--- Task item ---
Please return each record exactly as it stands.

--- Material to process ---
*** Block opens ***

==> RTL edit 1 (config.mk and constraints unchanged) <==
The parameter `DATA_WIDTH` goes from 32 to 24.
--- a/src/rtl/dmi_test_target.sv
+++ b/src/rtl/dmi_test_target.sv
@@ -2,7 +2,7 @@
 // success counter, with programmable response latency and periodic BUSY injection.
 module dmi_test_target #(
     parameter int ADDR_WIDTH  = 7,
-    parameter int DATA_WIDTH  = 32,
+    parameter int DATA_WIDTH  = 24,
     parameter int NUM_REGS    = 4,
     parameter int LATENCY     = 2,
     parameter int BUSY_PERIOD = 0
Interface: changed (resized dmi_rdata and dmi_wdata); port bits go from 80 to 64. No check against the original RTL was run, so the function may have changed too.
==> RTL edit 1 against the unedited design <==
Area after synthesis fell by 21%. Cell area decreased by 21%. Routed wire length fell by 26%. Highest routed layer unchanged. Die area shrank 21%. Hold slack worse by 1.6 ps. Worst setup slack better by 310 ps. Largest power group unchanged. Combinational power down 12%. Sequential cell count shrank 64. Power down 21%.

*** Block closes ***

--- Solution for this problem ---
==> RTL edit 1 (config.mk and constraints unchanged) <==
The parameter `DATA_WIDTH` goes from 32 to 24.
--- a/src/rtl/dmi_test_target.sv
+++ b/src/rtl/dmi_test_target.sv
@@ -2,7 +2,7 @@
 // success counter, with programmable response latency and periodic BUSY injection.
 module dmi_test_target #(
     parameter int ADDR_WIDTH  = 7,
-    parameter int DATA_WIDTH  = 32,
+    parameter int DATA_WIDTH  = 24,
     parameter int NUM_REGS    = 4,
     parameter int LATENCY     = 2,
     parameter int BUSY_PERIOD = 0
Interface: changed (resized dmi_rdata and dmi_wdata); port bits go from 80 to 64. No check against the original RTL was run, so the function may have changed too.
==> RTL edit 1 against the unedited design <==
Area after synthesis fell by 21%. Cell area decreased by 21%. Routed wire length fell by 26%. Highest routed layer unchanged. Die area shrank 21%. Hold slack worse by 1.6 ps. Worst setup slack better by 310 ps. Largest power group unchanged. Combinational power down 12%. Sequential cell count shrank 64. Power down 21%.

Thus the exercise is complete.